## [What is required]
Set down exactly the lines from the one containing "export IMPL_cts_hold_buf=0" through the last line of the records below, both included, and nothing else.

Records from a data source
`config.mk`:
```
export PLATFORM = sky130hd
export DESIGN_NAME = ber_tlv_stream_parser_flat
export DESIGN_NICKNAME = d
export VERILOG_FILES = /design/src/hw/rtl/btlv_pkg.sv /design/src/hw/rtl/btlv_if.sv /design/src/hw/rtl/btlv_cell.sv /design/src/hw/rtl/btlv_skid.sv /design/src/hw/rtl/ber_tlv_stream_parser.sv /design/src/flat_wrapper.sv
export SDC_FILE = /design/constraint.sdc
export NUM_CORES = 2
export LEC_CHECK = 0
export BUFFER_PORTS_ARGS = -buffer_cell sky130_fd_sc_hd__buf_4
export CORE_UTILIZATION = 58
export CTS_BUF_LIST = sky130_fd_sc_hd__clkbuf_8
export DETAILED_ROUTE_END_ITERATION = 10
export HOLD_SLACK_MARGIN = 0.03
export PLACE_DENSITY_LB_ADDON = 0.05
export SLEW_MARGIN = 20
export SYNTH_ARGS = -nofsm -noshare
export SYNTH_HDL_FRONTEND = slang
export SYNTH_HIERARCHICAL = 1
export SYNTH_SLANG_ARGS = --single-unit
```
`constraint.sdc`:
```
create_clock -name clk -period 30.2 [get_ports clk]
set_clock_uncertainty 0.05 [all_clocks]
set_input_delay 6.04 -clock clk [delete_from_list [all_inputs] [get_ports clk]]
set_output_delay 6.04 -clock clk [all_outputs]
set_load 0.01 [all_outputs]
```
`src/hw/rtl/btlv_pkg.sv`:
```
// ----------------------------------------------------------------------------
// btlv_pkg: shared types and constants of the BER-TLV stream parser
// Sizes of the nesting stack, tag and length fields, word layouts and codes.
// ----------------------------------------------------------------------------
package btlv_pkg;

	localparam int MAX_DEPTH        = 8;
	localparam int MAX_TAG_BYTES    = 4;
	localparam int MAX_LENGTH_BYTES = 4;

	localparam int DEPTH_W  = $clog2(MAX_DEPTH + 1);
	localparam int CLOSED_W = $clog2(MAX_DEPTH + 2);
	localparam int TCNT_W   = $clog2(MAX_TAG_BYTES + 1);
	localparam int LBL_W    = $clog2(MAX_LENGTH_BYTES + 1);
	localparam int TAG_W    = 32;
	localparam int LEN_W    = 32;
	localparam int DEPTH_OUT_W  = 4;
	localparam int CLOSED_OUT_W = 4;

	localparam logic [7:0] CONSTRUCTED_MASK = 8'b0010_0000;
	localparam logic [7:0] TAG_LOW_MASK     = 8'b0001_1111;
	localparam logic [7:0] MORE_MASK        = 8'b1000_0000;
	localparam logic [7:0] LEN_INDEFINITE   = 8'h80;

	typedef enum logic [1:0] {
		ROLE_TAG     = 2'd0,
		ROLE_LENGTH  = 2'd1,
		ROLE_VALUE   = 2'd2,
		ROLE_IGNORED = 2'd3
	} role_t;

	typedef enum logic [2:0] {
		ERR_NONE      = 3'd0,
		ERR_TAG_LONG  = 3'd1,
		ERR_LEN_FORM  = 3'd2,
		ERR_OVERRUN   = 3'd3,
		ERR_TRUNCATED = 3'd4
	} err_t;

	typedef struct packed {
		role_t                    byte_role;
		logic [DEPTH_OUT_W-1:0]   depth;
		logic [TAG_W-1:0]         tag_value;
		logic                     is_constructed;
		logic [LEN_W-1:0]         value_length;
		logic                     header_done;
		logic [CLOSED_OUT_W-1:0]  closed_count;
		err_t                     error_code;
	} out_word_t;

	typedef struct packed {
		logic             advance;
		logic             push;
		logic [LEN_W-1:0] push_value;
	} cell_ctrl_t;

	typedef struct packed {
		logic [LEN_W-1:0]   top;
		logic [DEPTH_W-1:0] zeros;
	} chain_t;

endpackage

```
`src/hw/rtl/btlv_if.sv`:
```
// ----------------------------------------------------------------------------
// btlv_if: stream channels of the BER-TLV stream parser
// Input byte channel and per-byte report channel, valid/ready handshake.
// ----------------------------------------------------------------------------
interface btlv_in_if;
	logic       valid;
	logic       ready;
	logic [7:0] data_byte;
	logic       last_byte;

	modport source (output valid, data_byte, last_byte, input ready);
	modport sink (input valid, data_byte, last_byte, output ready);
endinterface

interface btlv_out_if;
	logic        valid;
	logic        ready;
	logic [1:0]  byte_role;
	logic [3:0]  depth;
	logic [31:0] tag_value;
	logic        is_constructed;
	logic [31:0] value_length;
	logic        header_done;
	logic [3:0]  closed_count;
	logic [2:0]  error_code;

	modport source (output valid, byte_role, depth, tag_value, is_constructed,
		value_length, header_done, closed_count, error_code, input ready);
	modport sink (input valid, byte_role, depth, tag_value, is_constructed,
		value_length, header_done, closed_count, error_code, output ready);
endinterface

```
`src/hw/rtl/btlv_cell.sv`:
```
// ----------------------------------------------------------------------------
// btlv_cell: one level of the nesting stack
// Holds the bytes left in one open constructed element, counts down with
// each word and passes the top count and the number of exhausted levels on.
// ----------------------------------------------------------------------------
module btlv_cell (
	input  logic                clk,
	input  btlv_pkg::cell_ctrl_t ctrl,
	input  logic                active,
	input  logic                push_here,
	input  btlv_pkg::chain_t     chain_in,
	output btlv_pkg::chain_t     chain_out
);
	import btlv_pkg::*;

	logic [LEN_W-1:0] rem_q;
	logic [LEN_W-1:0] rem_dec;

	assign rem_dec = rem_q - LEN_W'(1);

	always_comb begin
		chain_out = chain_in;
		if (active) begin
			chain_out.top = rem_dec;
			if (rem_dec == '0) begin
				chain_out.zeros = chain_in.zeros + DEPTH_W'(1);
			end
		end
	end

	always_ff @(posedge clk) begin
		if (ctrl.push && push_here) begin
			rem_q <= ctrl.push_value;
		end else if (ctrl.advance && active) begin
			rem_q <= rem_dec;
		end
	end

endmodule

```
`src/hw/rtl/btlv_skid.sv`:
```
// ----------------------------------------------------------------------------
// btlv_skid: two-entry output buffer of the BER-TLV stream parser
// Registers the report word and keeps one spare entry so the parser can take
// a byte in the cycle the sink stalls.
// ----------------------------------------------------------------------------
module btlv_skid (
	input  logic                clk,
	input  logic                arst_n,
	input  logic                wr_valid,
	output logic                wr_ready,
	input  btlv_pkg::out_word_t wr_word,
	btlv_out_if.source          res
);
	import btlv_pkg::*;

	logic      main_v_q;
	logic      skid_v_q;
	out_word_t main_q;
	out_word_t skid_q;
	logic      wr;
	logic      load_main;

	assign wr_ready  = !skid_v_q;
	assign wr        = wr_valid && wr_ready;
	assign load_main = !main_v_q || res.ready;

	always_ff @(posedge clk or negedge arst_n) begin
		if (!arst_n) begin
			main_v_q <= 1'b0;
			skid_v_q <= 1'b0;
		end else if (load_main) begin
			if (skid_v_q) begin
				main_v_q <= 1'b1;
				skid_v_q <= 1'b0;
			end else begin
				main_v_q <= wr;
			end
		end else if (wr) begin
			skid_v_q <= 1'b1;
		end
	end

	always_ff @(posedge clk) begin
		if (load_main) begin
			main_q <= skid_v_q ? skid_q : wr_word;
		end else if (wr) begin
			skid_q <= wr_word;
		end
	end

	assign res.valid          = main_v_q;
	assign res.byte_role      = main_q.byte_role;
	assign res.depth          = main_q.depth;
	assign res.tag_value      = main_q.tag_value;
	assign res.is_constructed = main_q.is_constructed;
	assign res.value_length   = main_q.value_length;
	assign res.header_done    = main_q.header_done;
	assign res.closed_count   = main_q.closed_count;
	assign res.error_code     = main_q.error_code;

endmodule

```
`src/hw/rtl/ber_tlv_stream_parser.sv`:
```
// ----------------------------------------------------------------------------
// ber_tlv_stream_parser: byte-serial BER-TLV parser
// A two-entry output buffer registers the report word of each byte taken.
// Throughput: one byte per cycle unless the output buffer is full; the state
// update of each byte completes in the cycle it is taken, the nesting stack
// is a row of down-counting cells; a byte is still taken when the sink stalls.
// Reset (async, active low) clears the parser state and the sticky error.
// ----------------------------------------------------------------------------
module ber_tlv_stream_parser (
	input  logic      clk,
	input  logic      arst_n,
	btlv_in_if.sink   msg,
	btlv_out_if.source res
);
	import btlv_pkg::*;

	typedef enum logic [3:0] {
		PH_TAG_FIRST = 4'b0001,
		PH_TAG_MORE  = 4'b0010,
		PH_LENGTH    = 4'b0100,
		PH_VALUE     = 4'b1000
	} phase_t;

	phase_t             phase_q, phase_n;
	logic [TAG_W-1:0]   tag_q, tag_n;
	logic [TCNT_W-1:0]  tcnt_q, tcnt_n;
	logic [LEN_W-1:0]   len_q, len_n;
	logic [LBL_W-1:0]   lbl_q, lbl_n;
	logic               cflag_q, cflag_n;
	logic [LEN_W-1:0]   vleft_q, vleft_n;
	logic [DEPTH_W-1:0] depth_q, depth_n;
	err_t               sticky_q;

	role_t               role;
	err_t                err;
	logic                hdr;
	logic                close_one;
	logic                do_push;
	logic                pop;
	logic [CLOSED_W-1:0] closed;
	logic [7:0]          b;
	logic                take;
	logic                wr_ready;
	logic                live;
	out_word_t           word;
	cell_ctrl_t          cell_ctrl;
	chain_t              chain [MAX_DEPTH+1];
	logic [LEN_W-1:0]    parent_left;
	logic [DEPTH_W-1:0]  zcnt;

	assign b    = msg.data_byte;
	assign take = msg.valid && wr_ready;
	assign live = (sticky_q == ERR_NONE);
	assign msg.ready = wr_ready;

	// nesting stack
	assign chain[0] = '0;
	assign parent_left = chain[MAX_DEPTH].top;
	assign zcnt        = chain[MAX_DEPTH].zeros;

	assign cell_ctrl.advance    = take && live;
	assign cell_ctrl.push       = take && live && do_push && (err == ERR_NONE);
	assign cell_ctrl.push_value = len_n;

	for (genvar i = 0; i < MAX_DEPTH; i++) begin : g_cell
		btlv_cell u_cell (
			.clk       (clk),
			.ctrl      (cell_ctrl),
			.active    (depth_q > DEPTH_W'(i)),
			.push_here (depth_q == DEPTH_W'(i)),
			.chain_in  (chain[i]),
			.chain_out (chain[i+1])
		);
	end

	always_comb begin
		role      = ROLE_TAG;
		hdr       = 1'b0;
		err       = ERR_NONE;
		close_one = 1'b0;
		do_push   = 1'b0;
		phase_n   = phase_q;
		tag_n     = tag_q;
		tcnt_n    = tcnt_q;
		len_n     = len_q;
		lbl_n     = lbl_q;
		cflag_n   = cflag_q;
		vleft_n   = vleft_q;

		case (phase_q)
			PH_TAG_FIRST: begin
				role    = ROLE_TAG;
				cflag_n = |(b & CONSTRUCTED_MASK);
				tag_n   = TAG_W'(b);
				tcnt_n  = TCNT_W'(1);
				len_n   = '0;
				lbl_n   = '0;
				phase_n = ((b & TAG_LOW_MASK) == TAG_LOW_MASK) ? PH_TAG_MORE : PH_LENGTH;
			end
			PH_TAG_MORE: begin
				role   = ROLE_TAG;
				tag_n  = {tag_q[TAG_W-9:0], b};
				tcnt_n = tcnt_q + TCNT_W'(1);
				if (|(b & MORE_MASK)) begin
					if (tcnt_n >= TCNT_W'(MAX_TAG_BYTES)) begin
						err = ERR_TAG_LONG;
					end
				end else begin
					phase_n = PH_LENGTH;
				end
			end
			PH_LENGTH: begin
				role = ROLE_LENGTH;
				if (lbl_q == '0) begin
					if (!(|(b & MORE_MASK))) begin
						len_n = LEN_W'(b);
						hdr   = 1'b1;
					end else if (b == LEN_INDEFINITE ||
						{1'b0, b[6:0]} > 8'(MAX_LENGTH_BYTES)) begin
						err = ERR_LEN_FORM;
					end else begin
						lbl_n = LBL_W'(b[6:0]);
						len_n = '0;
					end
				end else if (len_q[LEN_W-1 -: 8] != 8'd0) begin
					err = ERR_LEN_FORM;
				end else begin
					len_n = {len_q[LEN_W-9:0], b};
					lbl_n = lbl_q - LBL_W'(1);
					hdr   = (lbl_n == '0);
				end
			end
			PH_VALUE: begin
				role    = ROLE_VALUE;
				vleft_n = vleft_q - LEN_W'(1);
				if (vleft_n == '0) begin
					close_one = 1'b1;
					phase_n   = PH_TAG_FIRST;
				end
			end
			default: begin
				role    = ROLE_IGNORED;
				phase_n = PH_TAG_FIRST;
			end
		endcase

		if (err == ERR_NONE && hdr) begin
			if (depth_q != '0 && len_n > parent_left) begin
				err = ERR_OVERRUN;
			end else if (len_n == '0) begin
				close_one = 1'b1;
				phase_n   = PH_TAG_FIRST;
			end else if (cflag_n && depth_q < DEPTH_W'(MAX_DEPTH)) begin
				do_push = 1'b1;
				phase_n = PH_TAG_FIRST;
			end else begin
				vleft_n = len_n;
				phase_n = PH_VALUE;
			end
		end else if (err == ERR_NONE && role != ROLE_VALUE && depth_q != '0 &&
			parent_left == '0) begin
			err = ERR_OVERRUN;
		end

		pop = (err == ERR_NONE) && (phase_n == PH_TAG_FIRST) && !do_push;

		if (do_push) begin
			depth_n = depth_q + DEPTH_W'(1);
		end else if (pop) begin
			depth_n = depth_q - zcnt;
		end else begin
			depth_n = depth_q;
		end

		closed = pop ? CLOSED_W'(zcnt) + CLOSED_W'(close_one) : '0;

		if (err == ERR_NONE && msg.last_byte &&
			!(phase_n == PH_TAG_FIRST && depth_n == '0)) begin
			err = ERR_TRUNCATED;
		end
	end

	always_comb begin
		if (!live) begin
			word.byte_role      = ROLE_IGNORED;
			word.depth          = DEPTH_OUT_W'(depth_q);
			word.tag_value      = tag_q;
			word.is_constructed = cflag_q;
			word.value_length   = len_q;
			word.header_done    = 1'b0;
			word.closed_count   = '0;
			word.error_code     = sticky_q;
		end else begin
			word.byte_role      = role;
			word.depth          = DEPTH_OUT_W'(depth_q);
			word.tag_value      = tag_n;
			word.is_constructed = cflag_n;
			word.value_length   = len_n;
			word.header_done    = hdr && (err == ERR_NONE);
			word.closed_count   = (err == ERR_NONE) ? CLOSED_OUT_W'(closed) : '0;
			word.error_code     = err;
		end
	end

	// a truncated message still keeps the depth reached by its last byte
	always_ff @(posedge clk or negedge arst_n) begin
		if (!arst_n) begin
			phase_q  <= PH_TAG_FIRST;
			tag_q    <= '0;
			tcnt_q   <= '0;
			len_q    <= '0;
			lbl_q    <= '0;
			cflag_q  <= 1'b0;
			depth_q  <= '0;
			sticky_q <= ERR_NONE;
		end else if (take && live) begin
			phase_q  <= phase_n;
			tag_q    <= tag_n;
			tcnt_q   <= tcnt_n;
			len_q    <= len_n;
			lbl_q    <= lbl_n;
			cflag_q  <= cflag_n;
			sticky_q <= err;
			depth_q  <= depth_n;
		end
	end

	always_ff @(posedge clk) begin
		if (take && live) begin
			vleft_q <= vleft_n;
		end
	end

	btlv_skid u_skid (
		.clk      (clk),
		.arst_n   (arst_n),
		.wr_valid (msg.valid),
		.wr_ready (wr_ready),
		.wr_word  (word),
		.res      (res)
	);

endmodule

```
`src/flat_wrapper.sv`:
```
// flat-port wrapper written by rule: the top's interface ports become plain ports
module ber_tlv_stream_parser_flat import btlv_pkg::*;
  (clk, arst_n, msg_valid, msg_data_byte, msg_last_byte, msg_ready, res_valid, res_byte_role, res_depth, res_tag_value, res_is_constructed, res_value_length, res_header_done, res_closed_count, res_error_code, res_ready);
  btlv_in_if msg_i ();
  btlv_out_if res_i ();
  input  logic clk;
  input  logic arst_n;
  input wire logic [$bits(msg_i.valid)-1:0] msg_valid;
  input wire logic [$bits(msg_i.data_byte)-1:0] msg_data_byte;
  input wire logic [$bits(msg_i.last_byte)-1:0] msg_last_byte;
  output wire logic [$bits(msg_i.ready)-1:0] msg_ready;
  output wire logic [$bits(res_i.valid)-1:0] res_valid;
  output wire logic [$bits(res_i.byte_role)-1:0] res_byte_role;
  output wire logic [$bits(res_i.depth)-1:0] res_depth;
  output wire logic [$bits(res_i.tag_value)-1:0] res_tag_value;
  output wire logic [$bits(res_i.is_constructed)-1:0] res_is_constructed;
  output wire logic [$bits(res_i.value_length)-1:0] res_value_length;
  output wire logic [$bits(res_i.header_done)-1:0] res_header_done;
  output wire logic [$bits(res_i.closed_count)-1:0] res_closed_count;
  output wire logic [$bits(res_i.error_code)-1:0] res_error_code;
  input wire logic [$bits(res_i.ready)-1:0] res_ready;
  assign msg_i.valid = msg_valid;
  assign msg_i.data_byte = msg_data_byte;
  assign msg_i.last_byte = msg_last_byte;
  assign msg_ready = msg_i.ready;
  assign res_valid = res_i.valid;
  assign res_byte_role = res_i.byte_role;
  assign res_depth = res_i.depth;
  assign res_tag_value = res_i.tag_value;
  assign res_is_constructed = res_i.is_constructed;
  assign res_value_length = res_i.value_length;
  assign res_header_done = res_i.header_done;
  assign res_closed_count = res_i.closed_count;
  assign res_error_code = res_i.error_code;
  assign res_i.ready = res_ready;
  ber_tlv_stream_parser u_core (.clk(clk), .arst_n(arst_n), .msg(msg_i), .res(res_i));
endmodule
```
==> results.sh <==
export IMPL_initial_core_util_pct=58.9
export IMPL_cts_resized_gates=0
export IMPL_critPathTopFamily="simple AND/OR/NAND/NOR gates"
export IMPL_tightest_slew_ns=1.10
export IMPL_cts_buffers_inserted=92
export IMPL_start_kind="input port"
export IMPL_wl_per_cell_um=25.4
export IMPL_worstReg2RegEnd="u_core/g_cell[0].u_cell/rem_q[9]"
export IMPL_hpwlAfterDp_um=87700
export IMPL_r2r_cells=38
export IMPL_cts_tree="done"
export IMPL_drv_cap=0
export IMPL_antenna_found_initial=2
export IMPL_worstPathArrival_ns=13.46
export IMPL_synth_edf_count=446
export IMPL_drt_iter0_markers=4268
export IMPL_rrSetupSlack_ns=17.88
export IMPL_synth_async_reset_ratio_pct=15.8
export IMPL_io_pins=94
export IMPL_crit_path_cell_trace="buf_4 -> or4_1 -> o311a_4 -> or3_4 -> a22oi_1 -> inv_1 -> ha_1 -> nand4_1 -> nor3_1 -> a221o_1 -> nor4_1 -> a21oi_1 -> a21oi_2 -> a31oi_1 -> mux2_4 -> a41oi_2 -> nor3_1 -> buf_4 -> nand2_2 -> buf_4 -> nand2_1 -> buf_4"
export IMPL_synth_top_area_share_pct=37.6
export IMPL_fin_util_pct=63.9
export IMPL_power_share_sequential_pct=36.4
export IMPL_rsz0062_at_grt="no"
export IMPL_synth_compound_area_share_pct=15.2
export IMPL_yosysUniqueCellTypes=100
export IMPL_route_detailed_drc=0
export IMPL_fp_dieW_um=250
export IMPL_critical_path_class="input port to flop"
export IMPL_track_usage_pct=38.1
export IMPL_yosys_area_share_simple_pct=23.0
export IMPL_switching_share_pct=42.1
export IMPL_cp_common_cell="buf_4"
export IMPL_p_leak_nw=14.8
export IMPL_postPlaceCellArea_sq_mm=0.0368
export IMPL_hold_end="u_core/tcnt_q[0]"
export IMPL_area_growth_pct=8.54
export IMPL_synth_largest_area_cell="edfxtp_1"
export IMPL_htreeDepth=3
export IMPL_place_congestion=1.11
export IMPL_p_int_mw=1.58
export IMPL_die_area_sq_mm=0.0624
export IMPL_layout_nets=4011
export IMPL_path_clk_slew_ns=0.06
export IMPL_postCtsSetupRepairBufs=0
export IMPL_synth_common_cells="nor2_1, a21oi_1, edfxtp_1"
export IMPL_max_slew_margin_pct=26.5
export IMPL_synth_top_family_by_area="simple AND/OR/NAND/NOR gates"
export IMPL_hp_start="u_core/tcnt_q[0]"
export IMPL_tns_ns=0
export IMPL_hold_path_class="flop to flop"
export IMPL_combPwrFrac_pct=38.6
export IMPL_netSwitchingPower_mw=1.15
export IMPL_fmax_mhz=76.6
export IMPL_stdcell_count=4785
export IMPL_overflow=0
export IMPL_period_needed_ns=13.06
export IMPL_hold_violations=0
export IMPL_ys_seq_area_share_pct=43.5
export IMPL_num_rows=90
export IMPL_post_place_ws_ns=16.59
export IMPL_clk_insertion_delay_late_ns=0.73
export IMPL_postSynthAreaPerCell_sq_um=9.17
export IMPL_numClockSinks=530
export IMPL_viasPerCell=6.64
export IMPL_first_pass_iters=7
export IMPL_clk_path_buf_depth=3
export IMPL_power_density_mw_per_mm2=70.7
export IMPL_via_count=31800
export IMPL_critPathSlowestCell="or4_1"
export IMPL_grt_max_degree=83
export IMPL_vdd_ir_drop_worst_v=0.0000465
export IMPL_yosys_most_used_dff="edfxtp_1"
export IMPL_synthMuxAreaShare_pct=4.61
export IMPL_status="complete, no violations"
export IMPL_synth_area_sq_mm=0.0356
export IMPL_syn_inst=3885
export IMPL_cts_root_buf="clkbuf_8"
export IMPL_slowest_delay_ns=0.68
export IMPL_synth_most_common_cell="nor2_1"
export IMPL_synthXorXnorAreaFrac_pct=6.61
export IMPL_coreArea_sq_mm=0.0605
export IMPL_total_power_mw=2.73
export IMPL_critPathBufInv=5
export IMPL_clkPwrFrac_pct=25.0
export IMPL_required_ns=30.60
export IMPL_setup_ws_ns=17.15
export IMPL_critPathCaptureType="flop"
export IMPL_portBuffers=93
export IMPL_yosys_warnings=6
export IMPL_synth_top_cells_by_area="edfxtp_1, a21oi_1, nor2_1"
export IMPL_r2r_start="u_core/depth_q[0]"
export IMPL_slew_violations=0
export IMPL_hold_depth=1
export IMPL_synthAdderAreaFrac_pct=2.59
export IMPL_dp_cells=4613
export IMPL_ys_ff_latch=530
export IMPL_antenna_left=0
export IMPL_design_area_sq_mm=0.0387
export IMPL_grt_pass1_wl_um=180000
export IMPL_fillers=5118
export IMPL_drive_gt1_share_pct=12.4
export IMPL_fin_crit_sh_pct=43.2
export IMPL_cp_max_fo=65
export IMPL_cts_hold_buf=0
export IMPL_fp_dieH_um=250
export IMPL_first_global_vias=29600
export IMPL_finalSetupViolCount=0
export IMPL_fin_hold_ws_ns=0.449
export IMPL_wirelength_um=122000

## [Response below]
export IMPL_cts_hold_buf=0
export IMPL_fp_dieH_um=250
export IMPL_first_global_vias=29600
export IMPL_finalSetupViolCount=0
export IMPL_fin_hold_ws_ns=0.449
export IMPL_wirelength_um=122000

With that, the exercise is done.